HyperNeRF: A Higher-Dimensional Representation for Topologically Varying Neural Radiance Fields
TimeWednesday, December 1512:27pm - 12:41pm JST
LocationHall B5 (1) (5F, B Block) & Virtual Platform
DescriptionNeural Radiance Fields (NeRF) are able to reconstruct scenes with unprecedented fidelity, and various recent works have extended NeRF to handle dynamic scenes. A common approach to reconstruct such non-rigid scenes is through the use of a learned deformation field mapping from coordinates in each input image into a canonical template coordinate space. However, these deformation-based approaches struggle to model changes in topology, as topological changes require a discontinuity in the deformation field, but these deformation fields are necessarily continuous.
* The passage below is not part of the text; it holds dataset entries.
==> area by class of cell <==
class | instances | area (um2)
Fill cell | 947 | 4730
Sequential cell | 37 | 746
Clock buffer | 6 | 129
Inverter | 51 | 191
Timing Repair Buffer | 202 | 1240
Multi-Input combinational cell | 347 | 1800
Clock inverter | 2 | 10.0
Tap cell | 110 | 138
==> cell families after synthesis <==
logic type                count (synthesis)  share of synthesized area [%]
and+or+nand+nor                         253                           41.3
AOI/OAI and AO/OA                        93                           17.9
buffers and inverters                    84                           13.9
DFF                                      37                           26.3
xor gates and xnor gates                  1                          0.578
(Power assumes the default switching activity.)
We address this limitation by lifting NeRFs into a higher dimensional space, and by representing the 5D radiance field corresponding to each individual input image as a slice through this ``hyper-space''.
Our method is inspired by level set methods, which model the evolution of surfaces as slices through a higher dimensional surface.
We evaluate our method on two tasks: (i) interpolating smoothly between "moments", i.e., configurations of the scene, seen in the input images while maintaining visual plausibility, and (ii) novel-view synthesis at fixed moments. We show that our method, which we dub HyperNeRF, outperforms existing methods on both tasks.
Compared to Nerfies, HyperNeRF reduces average error rates by 4.1% for interpolation and 8.6% for novel-view synthesis, as measured by LPIPS.